Continuous fluorometric assay of Ca2+ transport by liposomes with Quin 2 entrapped: effect of phospholipase A2 and unsaturated long-chain fatty acids.

The amount of free calcium in the cytoplasm is important in stimulation coupled with a number of cellular functions. The putative ionophoretic action of membrane lipid metabolites on Ca2+ offers convenient explanation of the stimulation-coupled mobilization of cytoplasmic Ca2+. To analyze the ionophoretic action of the lipid metabolites, we devised a sensitive method to study Ca2+ transport that uses liposome-entrapped Quin 2. A calcium ionophore, A23187, increased the fluorescence intensity of the Ca2+-Quin 2 complex as a function of Ca2+ transport into liposomes.
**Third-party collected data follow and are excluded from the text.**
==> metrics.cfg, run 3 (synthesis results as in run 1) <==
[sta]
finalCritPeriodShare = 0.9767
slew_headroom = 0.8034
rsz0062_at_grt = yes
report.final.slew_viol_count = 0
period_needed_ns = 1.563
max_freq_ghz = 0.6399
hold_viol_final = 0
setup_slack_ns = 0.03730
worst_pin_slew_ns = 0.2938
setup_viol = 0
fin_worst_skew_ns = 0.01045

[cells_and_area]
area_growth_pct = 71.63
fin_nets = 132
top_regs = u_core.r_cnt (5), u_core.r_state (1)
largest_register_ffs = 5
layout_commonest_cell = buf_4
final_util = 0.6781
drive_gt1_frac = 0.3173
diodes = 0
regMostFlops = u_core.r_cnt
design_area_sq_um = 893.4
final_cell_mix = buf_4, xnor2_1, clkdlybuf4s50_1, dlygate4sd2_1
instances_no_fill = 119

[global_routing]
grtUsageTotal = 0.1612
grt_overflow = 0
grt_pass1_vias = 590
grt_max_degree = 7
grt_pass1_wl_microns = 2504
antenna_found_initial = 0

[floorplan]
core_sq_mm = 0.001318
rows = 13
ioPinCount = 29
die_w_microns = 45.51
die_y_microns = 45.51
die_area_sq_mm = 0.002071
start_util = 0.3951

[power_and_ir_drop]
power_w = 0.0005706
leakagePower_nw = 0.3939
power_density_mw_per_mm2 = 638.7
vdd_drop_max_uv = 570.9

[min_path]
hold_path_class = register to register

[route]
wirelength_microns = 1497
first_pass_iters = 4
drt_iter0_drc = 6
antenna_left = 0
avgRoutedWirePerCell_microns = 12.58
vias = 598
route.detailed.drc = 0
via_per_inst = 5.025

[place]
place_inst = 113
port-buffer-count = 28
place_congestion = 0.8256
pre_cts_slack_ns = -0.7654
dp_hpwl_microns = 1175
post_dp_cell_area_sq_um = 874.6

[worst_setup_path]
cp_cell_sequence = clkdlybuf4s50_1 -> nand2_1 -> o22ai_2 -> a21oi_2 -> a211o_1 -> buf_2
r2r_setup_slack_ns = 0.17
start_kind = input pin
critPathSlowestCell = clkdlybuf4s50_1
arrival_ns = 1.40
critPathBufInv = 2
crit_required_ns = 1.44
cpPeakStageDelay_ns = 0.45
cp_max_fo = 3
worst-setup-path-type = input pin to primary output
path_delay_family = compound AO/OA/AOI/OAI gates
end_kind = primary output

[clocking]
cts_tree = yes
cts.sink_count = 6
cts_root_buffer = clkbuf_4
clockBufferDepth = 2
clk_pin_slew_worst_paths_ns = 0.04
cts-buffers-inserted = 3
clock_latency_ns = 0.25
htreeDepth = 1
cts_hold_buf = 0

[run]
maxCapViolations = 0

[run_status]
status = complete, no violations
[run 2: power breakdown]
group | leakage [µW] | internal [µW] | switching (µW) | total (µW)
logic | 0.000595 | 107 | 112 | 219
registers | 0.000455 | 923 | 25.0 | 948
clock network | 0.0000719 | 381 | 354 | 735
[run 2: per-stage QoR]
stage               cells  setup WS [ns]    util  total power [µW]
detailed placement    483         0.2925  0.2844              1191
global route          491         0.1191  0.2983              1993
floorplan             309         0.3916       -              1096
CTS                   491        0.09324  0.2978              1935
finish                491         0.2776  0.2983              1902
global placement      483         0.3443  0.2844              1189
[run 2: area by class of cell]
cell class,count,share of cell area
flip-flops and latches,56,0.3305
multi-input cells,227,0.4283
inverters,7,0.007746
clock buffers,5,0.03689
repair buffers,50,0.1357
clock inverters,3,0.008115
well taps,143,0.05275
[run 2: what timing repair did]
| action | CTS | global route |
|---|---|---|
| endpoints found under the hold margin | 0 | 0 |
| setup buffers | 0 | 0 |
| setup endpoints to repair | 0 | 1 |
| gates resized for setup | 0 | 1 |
===== src/rtl/point_fifo.sv =====
// Synchronous point buffer. A push on a full FIFO is accepted only when a pop
// happens in the same cycle; otherwise it is discarded (the caller flags it).
module point_fifo #(
   parameter int DEPTH = 16,
   parameter int WIDTH = 6
) (
   input  logic             clk,
   input  logic             reset,
   input  logic             push,
   input  logic [WIDTH-1:0] push_data,
   input  logic             pop,
   output logic [WIDTH-1:0] head,
   output logic             full,
   output logic             empty
);

   localparam int AW = $clog2(DEPTH);

   logic [WIDTH-1:0] mem_r [DEPTH];
   logic [AW:0]      wr_ptr_r;
   logic [AW:0]      rd_ptr_r;
   logic             wr_en_s;
   logic             rd_en_s;

   assign empty   = (wr_ptr_r == rd_ptr_r);
   assign full    = (wr_ptr_r[AW] != rd_ptr_r[AW]) && (wr_ptr_r[AW-1:0] == rd_ptr_r[AW-1:0]);
   assign rd_en_s = pop && !empty;
   assign wr_en_s = push && (!full || rd_en_s);
   assign head    = mem_r[rd_ptr_r[AW-1:0]];

   // Storage write; contents need no reset since the pointers define validity.
   always_ff @(posedge clk) begin
      if (wr_en_s) begin
         mem_r[wr_ptr_r[AW-1:0]] <= push_data;
      end
   end

   // Read/write pointers with one wrap bit to distinguish full from empty.
   always_ff @(posedge clk) begin
      if (reset) begin
         wr_ptr_r <= '0;
         rd_ptr_r <= '0;
      end else begin
         if (wr_en_s) begin
            wr_ptr_r <= wr_ptr_r + {{AW{1'b0}}, 1'b1};
         end
         if (rd_en_s) begin
            rd_ptr_r <= rd_ptr_r + {{AW{1'b0}}, 1'b1};
         end
      end
   end

endmodule
File: src/rtl/fpnew_slice_out_arbiter.sv
// Round-robin arbiter that merges per-format-slice results into one output stream
// through a 2-entry skid FIFO; supports flush and synchronous reset.
module fpnew_slice_out_arbiter #(
  parameter int NumSlices = 4,
  parameter int Width     = 32,
  parameter int TagWidth  = 1
) (
  input  logic                            clk_i,
  input  logic                            rst_i,
  input  logic [NumSlices-1:0]            slc_valid_i,
  output logic [NumSlices-1:0]            slc_ready_o,
  input  logic [NumSlices*Width-1:0]      slc_result_i,
  input  logic [NumSlices*5-1:0]          slc_status_i,
  input  logic [NumSlices-1:0]            slc_ext_bit_i,
  input  logic [NumSlices*TagWidth-1:0]   slc_tag_i,
  input  logic                            flush_i,
  output logic [Width-1:0]                result_o,
  output logic [4:0]                      status_o,
  output logic                            extension_bit_o,
  output logic [TagWidth-1:0]             tag_o,
  output logic                            out_valid_o,
  input  logic                            out_ready_i,
  output logic                            busy_o
);

  localparam int EntW = Width + 5 + 1 + TagWidth;
  localparam int RrW  = (NumSlices > 1) ? $clog2(NumSlices) : 1;

  logic [1:0]           count_q, count_d;
  logic                 wr_ptr_q, wr_ptr_d;
  logic                 rd_ptr_q, rd_ptr_d;
  logic [RrW-1:0]       rr_q, rr_d;
  logic                 init_q, init_d;
  logic [EntW-1:0]      mem_q [2];
  logic [EntW-1:0]      mem_d [2];

  logic                 head_valid;
  logic                 pop;
  logic                 space;
  logic                 grant_any;
  logic [RrW-1:0]       grant_idx;
  logic [NumSlices-1:0] grant;
  logic [EntW-1:0]      new_entry;
  logic [EntW-1:0]      head;

  // Round-robin search from rr_q; blocked during reset, the cycle after it, and flush.
  always_comb begin
    int             idx;
    logic [RrW-1:0] cand;
    logic           hit;
    idx        = 0;
    cand       = '0;
    hit        = 1'b0;
    grant_any  = 1'b0;
    grant_idx  = '0;
    head_valid = (count_q != 2'd0) && !rst_i;
    pop        = head_valid && out_ready_i;
    space      = (count_q < 2'd2) || pop;
    if (!rst_i && !init_q && !flush_i && space) begin
      for (int i = 0; i < NumSlices; i++) begin
        idx = int'(rr_q) + i;
        idx = (idx >= NumSlices) ? idx - NumSlices : idx;
        cand = RrW'(idx);
        hit = !grant_any && slc_valid_i[cand];
        grant_idx = hit ? cand : grant_idx;
        grant_any = grant_any | hit;
      end
    end else begin
      grant_any = 1'b0;
    end
    grant = grant_any ? (NumSlices'(1) << grant_idx) : '0;
  end

  // Gather the granted slice's fields into one FIFO entry.
  always_comb begin
    new_entry = '0;
    for (int s = 0; s < NumSlices; s++) begin
      if (grant_idx == RrW'(s)) begin
        new_entry = {slc_result_i[s*Width +: Width], slc_status_i[s*5 +: 5],
                     slc_ext_bit_i[s], slc_tag_i[s*TagWidth +: TagWidth]};
      end else begin
        new_entry = new_entry;
      end
    end
  end

  // FIFO and priority-pointer next state.
  always_comb begin
    count_d  = count_q;
    wr_ptr_d = wr_ptr_q;
    rd_ptr_d = rd_ptr_q;
    rr_d     = rr_q;
    init_d   = 1'b0;
    mem_d    = mem_q;
    if (flush_i) begin
      count_d  = 2'd0;
      wr_ptr_d = 1'b0;
      rd_ptr_d = 1'b0;
    end else begin
      if (grant_any) begin
        mem_d[wr_ptr_q] = new_entry;
        wr_ptr_d        = ~wr_ptr_q;
        rr_d            = (grant_idx == RrW'(NumSlices - 1)) ? '0 : grant_idx + RrW'(1);
      end else begin
        wr_ptr_d = wr_ptr_q;
      end
      if (pop) begin
        rd_ptr_d = ~rd_ptr_q;
      end else begin
        rd_ptr_d = rd_ptr_q;
      end
      case ({grant_any, pop})
        2'b10:   count_d = count_q + 2'd1;
        2'b01:   count_d = count_q - 2'd1;
        default: count_d = count_q;
      endcase
    end
  end

  // Control state; init_q blocks grants for the first cycle out of reset.
  always_ff @(posedge clk_i) begin
    if (rst_i) begin
      count_q  <= 2'd0;
      wr_ptr_q <= 1'b0;
      rd_ptr_q <= 1'b0;
      rr_q     <= '0;
      init_q   <= 1'b1;
    end else begin
      count_q  <= count_d;
      wr_ptr_q <= wr_ptr_d;
      rd_ptr_q <= rd_ptr_d;
      rr_q     <= rr_d;
      init_q   <= init_d;
    end
  end

  // Entry storage carries no reset; occupancy is tracked by count_q alone.
  always_ff @(posedge clk_i) begin
    mem_q[0] <= mem_d[0];
    mem_q[1] <= mem_d[1];
  end

  // Head outputs are forced to zero whenever nothing is buffered.
  always_comb begin
    head = head_valid ? mem_q[rd_ptr_q] : '0;
    {result_o, status_o, extension_bit_o, tag_o} = head;
  end

  assign slc_ready_o = grant;
  assign out_valid_o = head_valid;
  assign busy_o      = head_valid | (|slc_valid_i);

endmodule

File: config.mk
export PLATFORM = sky130hd
export DESIGN_NAME = fpnew_slice_out_arbiter
export DESIGN_NICKNAME = d
export VERILOG_FILES = /design/src/rtl/fpnew_slice_out_arbiter.sv
export SDC_FILE = /design/constraint.sdc
export NUM_CORES = 1
export LEC_CHECK = 0
export CAP_MARGIN = 25
export CORE_MARGIN = 5
export CORE_UTILIZATION = 43
export CTS_BUF_LIST = sky130_fd_sc_hd__clkbuf_8
export DETAILED_ROUTE_END_ITERATION = 10
export PLACE_DENSITY_LB_ADDON = 0.25
export SLEW_MARGIN = 10
export SYNTH_ARGS = -nofsm -noshare
export SYNTH_HDL_FRONTEND = slang
export SYNTH_SLANG_ARGS = --single-unit
export TNS_END_PERCENT = 30
File: constraint.sdc
create_clock -name clk_i -period 5.7 [get_ports clk_i]
set_input_delay 1.71 -clock clk_i [delete_from_list [all_inputs] [get_ports clk_i]]
set_output_delay 1.71 -clock clk_i [all_outputs]
set_load 0.005 [all_outputs]
**After elaboration in Yosys (flattened, before gate mapping)**

Cells that the tools add are included.

- Magnitude comparators: 12
- Reductions and logical operators: 22
- Add/sub/neg operators: 10
- Shift-type cells: 1
- Bitwise gates (word level): 9
- Equal/unequal tests: 5
- Muxes and demuxes: 33

Operators with widths:

| kind | count |
|---|---|
| 39-bit 2-to-1 mux | 9 |
| 78-bit bitwise mux | 1 |
| 39-bit demux with 1-bit select | 1 |
| 2-bit 2-to-1 mux | 10 |
| 2-bit by 3-bit < comparator with 1-bit output, second input constant | 4 |
| 2-bit by 1-bit subtractor with 2-bit output, second input constant | 5 |
| 3-bit >= comparator, second input constant | 3 |
| 1-bit logical AND | 9 |
| 1-bit binary-select mux with 2-bit select | 4 |
| 2-bit by 2-bit adder with 3-bit output, second input constant | 2 |
| 2-bit == test, second input constant | 3 |
| 1-bit logical NOT | 6 |
| 1-bit 2-to-1 mux | 6 |
| 2-bit by 1-bit adder with 2-bit output, second input constant | 2 |
| 2-bit by 1-bit == test with 1-bit output, second input constant | 2 |
| 2-bit >= comparator, second input constant | 2 |
| 4-bit 2-to-1 mux | 1 |
| 1-bit NOT with 2-bit output | 2 |
| 1-bit bitwise OR | 4 |
| 2-bit case mux with 2 select lines | 1 |
| 2-bit nonzero test | 2 |
| 4-bit OR reduction | 1 |
| 1-bit by 2-bit << shifter with 4-bit output, first input constant | 1 |
| 2-bit by 1-bit adder with 3-bit output, second input constant | 1 |
| other kinds (8) | 10 |

- Bits in registers: 85
- Output and inout bits: 45
- Logic and storage cells: 99
- Input bits: 164

**Longest topological paths before layout**

Gate-level depths: netlist of the first run.

- Depth in word-level cells: 20
- Gate-level depth with buffers: 12
- Mapped depth without buffers: 9

**Worst setup path before layout of the first run**

OpenSTA, ideal clock, no wires.

- Path kind: in2out
- Start: input port rst_i
- End: output port slc_ready_o[3]
- Arrival time: 3441 ps
- Required time: 3990 ps
- Path buffers: 4
- Path slack: 549 ps
- Stages: 9
- Cells stage by stage: or2_1 buf_6 nor4_4 buf_6 and3_1 ha_1 clkbuf_1 clkbuf_1 and2_1

- Longest elaborated chain between the ends: 8
- Elaborated cells between the ends (all ways): 11
- Those cells by class: shift (1); mux (3); reduce/logical (7)

Ends and longest elaborated chain:

| item | line | RTL |
|---|---|---|
| start: declaration | 9 | `input logic rst_i,` |
| 1-bit logical NOT (*) | 56, 59 |  |
| 1-bit logical AND | 56 | `head_valid = (count_q != 2'd0) && !rst_i;` |
| 1-bit logical AND | 57 | `pop = head_valid && out_ready_i;` |
| 1-bit logical OR | 58 | `space = (count_q < 2'd2) \|\| pop;` |
| 1-bit logical AND (*) | 59 | `if (!rst_i && !init_q && !flush_i && space) begin` |
| 2-bit 2-to-1 mux | 59 |  |
| 1-bit by 2-bit << shifter with 4-bit output | 71 | `grant = grant_any ? (NumSlices'(1) << grant_idx) : '0;` |
| 4-bit 2-to-1 mux (*) | 71 |  |
| end: declaration | 11 | `output logic [NumSlices-1:0] slc_ready_o,` |

Every way passes the cells marked *; elsewhere a longest branch is shown, timed or not.

**Worst setup path after layout of the first run**

- Start: input port rst_i
- End: output port slc_ready_o[1]

The elaborated chain is that of the path after synthesis.

==> results.yml, run 1 <==
pwr:
  p_leak_nw: 2.308
  peakVddDrop_v: 0.00009735
  cellPowerDensity_nw_per_um2: 206.3
  totalPowerFinal_mw: 1.470
drt:
  vias: 4024
  drtAntennaViolNets: 0
  drc: 0
  firstDrtPassIters: 4
  drt_iter0_drc: 216
  finalWirelength_um: 13440
  wl_per_cell_um: 17.90
  vias_per_cell: 5.358
timing:
  worst_pin_slew_ps: 987.1
  drv_slew: 0
  fin_crit_ps: 5642
  max_slew_margin_pct: 34.19
  setup_viol: 0
  worst_slack_ps: 57.62
  clock.fmax_mhz: 177.2
  hold_slack_ps: 554.2
  fin_skew_ps: 8.813
  final-hold-violation-count: 0
  period_share_pct: 98.99
setup_path:
  worstSetupPathType: "input pin to output pin"
  crit_path_start_kind: "input pin"
  cp.arrival_ps: 3930
  cp_max_fo: 5
  cp_data_required_time_ps: 3990
  crit_path_end_kind: "output pin"
  cp_slowest_cell: "clkdlybuf4s50_1"
  crit_top_cell: "clkdlybuf4s50_1"
  crit_buf_inv: 2
  crit_family: "simple AND/OR/NAND/NOR gates"
  path_cells: "clkdlybuf4s50_1, or2_4, nor4_4, and3_4, ha_2, and2_1, clkdlybuf4s50_1"
  slowest_delay_ps: 550
place:
  gp_congestion: 0.8743
  dp_hpwl_um: 9642
  io_buffers: 208
  dp_slack_ps: 33.36
  placed_cells: 732
global_routing:
  gr-usage-all-layers_pct: 20.53
  grt_pass1_vias: 4207
  grt_max_degree: 79
  grt_pass1_wl_um: 20780
  grt-ovfl-total: 0
  antenna_found_initial: 0
yosys:
  synth_area_per_cell_um2: 11.06
  synthTopCellsByArea: "edfxtp_1 (51%), mux2i_1 (8.7%), a221oi_1 (7.2%)"
  synth.cell_area_um2: 4599
  ys.warnings.count: 0
  ys_async_sr_fraction_pct: 0
  synthCells: 416
  yosys_register_bits: 85
  synth-seq-area-share_pct: 53.97
  synth_top_cell_area_share_pct: 50.92
  yosys.cell_types.count: 33
  synth_flop_cell: "edfxtp_1"
  synth_area_leader_cell: "edfxtp_1"
  synth_nets: 585
  synth_edf_count: 78
cts:
  cts.path.max_buffers: 2
  cts_buffers: 9
  clk_latency_ps: 350
  htree_levels: 3
  clockRootBuffer: "clkbuf_8"
  cts_sinks: 85
  cts_tree: "yes"
  cts.clk_slew.worst_paths_ps: 80
final_layout:
  drive_above_1_share_pct: 6.829
  antennaDiodeCount: 0
  area_delta_synth_final_pct: 54.95
  num-nets-final: 779
  stdcell_count: 751
die:
  boundaryPins: 209
  die_area_um2: 12860
  die_h_um: 113.4
  num_rows: 37
  die_w_um: 113.4
  core_um2: 10370
  initial_core_util_pct: 44.35
hold_path:
  hp-class: "flip-flop to flip-flop"
status:
  outcome: "completed"
run:
  max-cap-violations: 0
[metrics by stage]
step	util [%]	area, um^2	setup TNS [ps]
after floorplan	-	4599	0
after global placement	65.65	6808	0
after detailed placement	65.65	6808	0
after CTS	68.17	7069	0
after global routing	68.73	7127	-13.68
final	68.73	7127	0
[area by class of cell]
cell class | instances | area [um^2]
Sequential cell | 85 | 2484
Multi-Input combinational cell | 288 | 1973
Inverter | 5 | 18.77
Clock inverter | 7 | 137.6
Fill cell | 798 | 3243
Timing Repair Buffer | 221 | 2220
Tap cell | 136 | 170.2
Clock buffer | 9 | 123.9
[power by group]
group | leakage (nW) | switching (mW) | internal (mW)
logic | 1.41 | 0.0749 | 0.144
registers | 0.768 | 0.00429 | 0.701
clock network | 0.131 | 0.213 | 0.334
[cell usage after synthesis, types with 5 or more instances]
master	n
mux2i_1	40
dfxtp_1	7
ha_1	5
clkbuf_1	28
nor2b_1	41
nand2_1	42
buf_2	8
nor2_1	46
edfxtp_1	78
a221oi_1	38
and2_1	6
o31ai_1	38
[per-layer routing]
layer / track usage, % / up-vias / share of wire [%]
li1: - / 1948 / -
met1: 22.87 / 1888 / 39
met2: 37.80 / 169 / 52
met3: 5.411 / 19 / 7.2
met4: 7.051 / 0 / 1.8
met5: 0 / - / 0
[placed cells by master, fill, tap and decap left out, types with 2 or more instances in the layout]
cell and count:
edfxtp_1 78, mux2i_1 40, inv_2 2, o21ai_0 3, and2_1 5, nor2b_1 40
ha_1 2, buf_4 11, xnor2_1 3, clkbuf_8 9, nor3_1 3, inv_1 3
o31ai_1 38, o22ai_1 2, or3_1 2, a21oi_1 3, and3_1 2, dlymetal6s2s_1 3
clkdlybuf4s50_1 205, a221oi_1 38, nor2_1 45, nand3_1 2, o21ai_1 2, nand2_1 42
ha_2 3, dfxtp_1 6, bufinv_16 4
[what timing repair did]
action                                  CTS  global route
hold buffers                              0             0
endpoints found under the setup margin    0             2
resized for setup                         0             5
buffers inserted                          0             2
[cell families after synthesis]
| kind of cell | Yosys count | share of synthesized area, % |
|---|---|---|
| compound gates | 90 | 15.32 |
| xor+xnor | 4 | 0.7618 |
| fa+ha+maj | 5 | 1.360 |
| buf+inv | 43 | 4.053 |
| flops | 85 | 53.97 |
| mux | 40 | 8.705 |
| simple gates | 149 | 15.83 |
[flip-flops by register name (all words and copies together) (netlist names)]
signal    cells
mem_q        78
count_q       2
rr_q          2
init_q        1
rd_ptr_q      1
wr_ptr_q      1
[tightest hold or removal path, cell delays in order (launching register included)]
cell and delay (ps):
dfxtp_1 350, o21ai_0 90, a21oi_1 70
[worst paths after layout]
| kind | startpoint | to | slack, ps | cells past startpoint |
|---|---|---|---|---|
| max | rst_i | slc_ready_o[1] | 60 | 7 |
| min | count_q[1] | count_q[1] | 550 | 2 |
| max reg2reg | rr_q[0] | mem_q[51] | 2660 | 9 |
| min reg2reg | count_q[1] | count_q[1] | 550 | 2 |
No activity file was read; power rests on OpenSTA's default activity.
==> inputs of run 2 (changes only) <==
==> constraint.sdc (replaced) <==
create_clock -name clk_i -period 5.9 [get_ports clk_i]
set_input_delay 1.77 -clock clk_i [delete_from_list [all_inputs] [get_ports clk_i]]
set_output_delay 1.77 -clock clk_i [all_outputs]
set_load 0.005 [all_outputs]
==> run 2 against run 1 <==
- clock power down 29%
- worst hold slack better by 9.8 ps
- first-iteration DRC count up 38%
- die area unchanged
- final area down 1.3%
- sequential cell count unchanged
- sequential power down 3.4%
- global-route usage down 0.20 points
- combinational power down 4%
- non-clock buffer count down 2
- worst setup slack better by 120 ps
- sequential share of layout area up 0.45 points
- critical endpoint unchanged
- highest routed layer unchanged
==> results.yml, run 2 (synthesis gave the netlist of run 1 again) <==
timing:
  final-hold-violation-count: 0
  worst_pin_slew_ps: 962.9
  max_slew_margin_pct: 35.81
  clock.fmax_mhz: 174.8
  fin_skew_ps: 9.111
  hold_slack_ps: 564.1
  setup_viol: 0
  period_share_pct: 96.95
  tns_ps: 0
  rsz0062_at_grt: "no"
  fin_crit_ps: 5720
  drv_slew: 0
global_routing:
  antenna_found_initial: 0
  grt-ovfl-total: 0
  grt_pass1_wl_um: 20590
  grt_max_degree: 79
  grt_pass1_vias: 4137
  gr-usage-all-layers_pct: 20.33
hold_path:
  min_path_cells: 2
  min_to: "rr_q[0]"
  min_from: "rr_q[0]"
  hp-class: "flip-flop to flip-flop"
die:
  die_h_um: 113.4
  die_w_um: 113.4
  num_rows: 37
  die_area_um2: 12860
  core_um2: 10370
  initial_core_util_pct: 44.35
  boundaryPins: 209
pwr:
  cellPowerDensity_nw_per_um2: 181.8
  totalPowerFinal_mw: 1.279
  peakVddDrop_v: 0.00009109
  p_leak_nw: 2.254
drt:
  finalWirelength_um: 13270
  drtAntennaViolNets: 0
  wl_per_cell_um: 17.72
  vias: 4069
  vias_per_cell: 5.433
  firstDrtPassIters: 5
  drc: 0
  drt_iter0_drc: 299
run:
  max-cap-violations: 0
cts:
  clockRootBuffer: "clkbuf_8"
  cts_buffers: 9
  cts_tree: "yes"
  holdBufCountCts: 0
  clk_latency_ps: 330
  cts.path.max_buffers: 2
  cts.clk_slew.worst_paths_ps: 70
  htree_levels: 3
  cts_sinks: 85
final_layout:
  layout_commonest_cell: "clkdlybuf4s50_1"
  top_regs: "mem_q (78), count_q (2), rr_q (2)"
  num-nets-final: 777
  final_cell_mix: "clkdlybuf4s50_1 (208), edfxtp_1 (78), nor2_1 (45)"
  largest_register: "mem_q"
  drive_above_1_share_pct: 5.710
  antennaDiodeCount: 0
  stdcell_count: 749
  nFillCells: 801
  area_delta_synth_final_pct: 52.99
  largest_reg_flops: 78
place:
  io_buffers: 208
  dp_hpwl_um: 9762
  gp_congestion: 0.8679
  placed_cells: 731
setup_path:
  r2r_setup_slack_ps: 2820
  rr_endpoint: "mem_q[51]"
  reg2reg_depth: 9
  r2r_start: "rr_q[0]"
  crit_path_start_kind: "input pin"
  cp.arrival_ps: 3950
  cp_data_required_time_ps: 4130
  worstSetupPathType: "input pin to output pin"
  crit_path_end_kind: "output pin"
  cp_max_fo: 6
status:
  outcome: "completed"
run 2: changes by cell type in the layout (fill, tap and decap cells not counted), sizes merged:
cell | previous run | this run
clkinv | 3 | 1
buf | 13 | 11
inv | 5 | 9
clkbuf | 9 | 10
clkdlybuf4s50 | 205 | 208
dlymetal6s2s | 3 | 0
bufinv | 4 | 1
run 2: through the flow:
step | utilization, % | area (um^2) | setup WS (ps)
6_report | 67.86 | 7037 | 179.7
5_1_grt | 67.86 | 7037 | 43.38
4_1_cts | 67.57 | 7007 | 85.33
3_5_place_dp | 65.77 | 6820 | 87.09
3_3_place_gp | 65.50 | 6793 | 157.9
2_1_floorplan | - | 4599 | 629.1
run 2: what timing repair did:
item | 4_1_cts | 5_1_grt
gates resized for setup | 0 | 1
hold endpoints to repair | 0 | 0
setup endpoints to repair | 0 | 1
setup buffers | 0 | 1
run 2: critical path, cell delays in order:
cell             delay [ps]
clkdlybuf4s50_1         420
or2_4                   300
nor4_4                  340
and3_1                  240
ha_2                    180
and2_1                  160
clkdlybuf4s50_1         540
run 2: cell type report:
cell class	instances	area (um^2)	area share, %
Sequential cell	85	2484	35.30
Inverter	5	18.77	0.2667
Clock buffer	10	137.6	1.956
Tap cell	136	170.2	2.418
Clock inverter	6	48.80	0.6935
Timing Repair Buffer	219	2210	31.40
Multi-Input combinational cell	288	1968	27.97
run 2: routing by layer:
metal | share of wire, % | global-route usage, %
met2 | 52 | 37.56
met4 | 1.4 | 6.410
met5 | 0 | 0
met3 | 7.8 | 6.048
met1 | 38 | 22.34
run 2: how the worst max path moves through the flow:
| stage | from | endpoint | slack (ps) | cells past startpoint |
|---|---|---|---|---|
| after floorplan | rst_i | slc_ready_o[3] | 630 | 9 |
| after global placement | rst_i | slc_ready_o[1] | 160 | 7 |
| after detailed placement | rst_i | slc_ready_o[1] | 90 | 7 |
| after CTS | rst_i | slc_ready_o[1] | 90 | 7 |
| after global routing | slc_valid_i[1] | slc_ready_o[2] | 40 | 8 |
| final | rst_i | slc_ready_o[1] | 180 | 7 |
run 2: report_power, final:
group	internal [mW]	switching (mW)
combinational	0.139	0.0719
sequential	0.677	0.00411
clock	0.200	0.187
total	1.02	0.263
A similar Ca2+ flux into the liposomes was induced by phospholipase A2 (PLA2) and by various long-chain fatty acids in liposomes that consist of phospholipids containing unsaturated fatty acids. The potencies of the fatty acids for Ca2+ transport is inversely correlated with their melting points. The oxidized products of the unsaturated fatty acids increased the Ca2+ and nonspecific permeability of the biological membranes. These results suggest that stimulation-coupled PLA2 activation might mediates the mobilization of cytoplasmic Ca2+.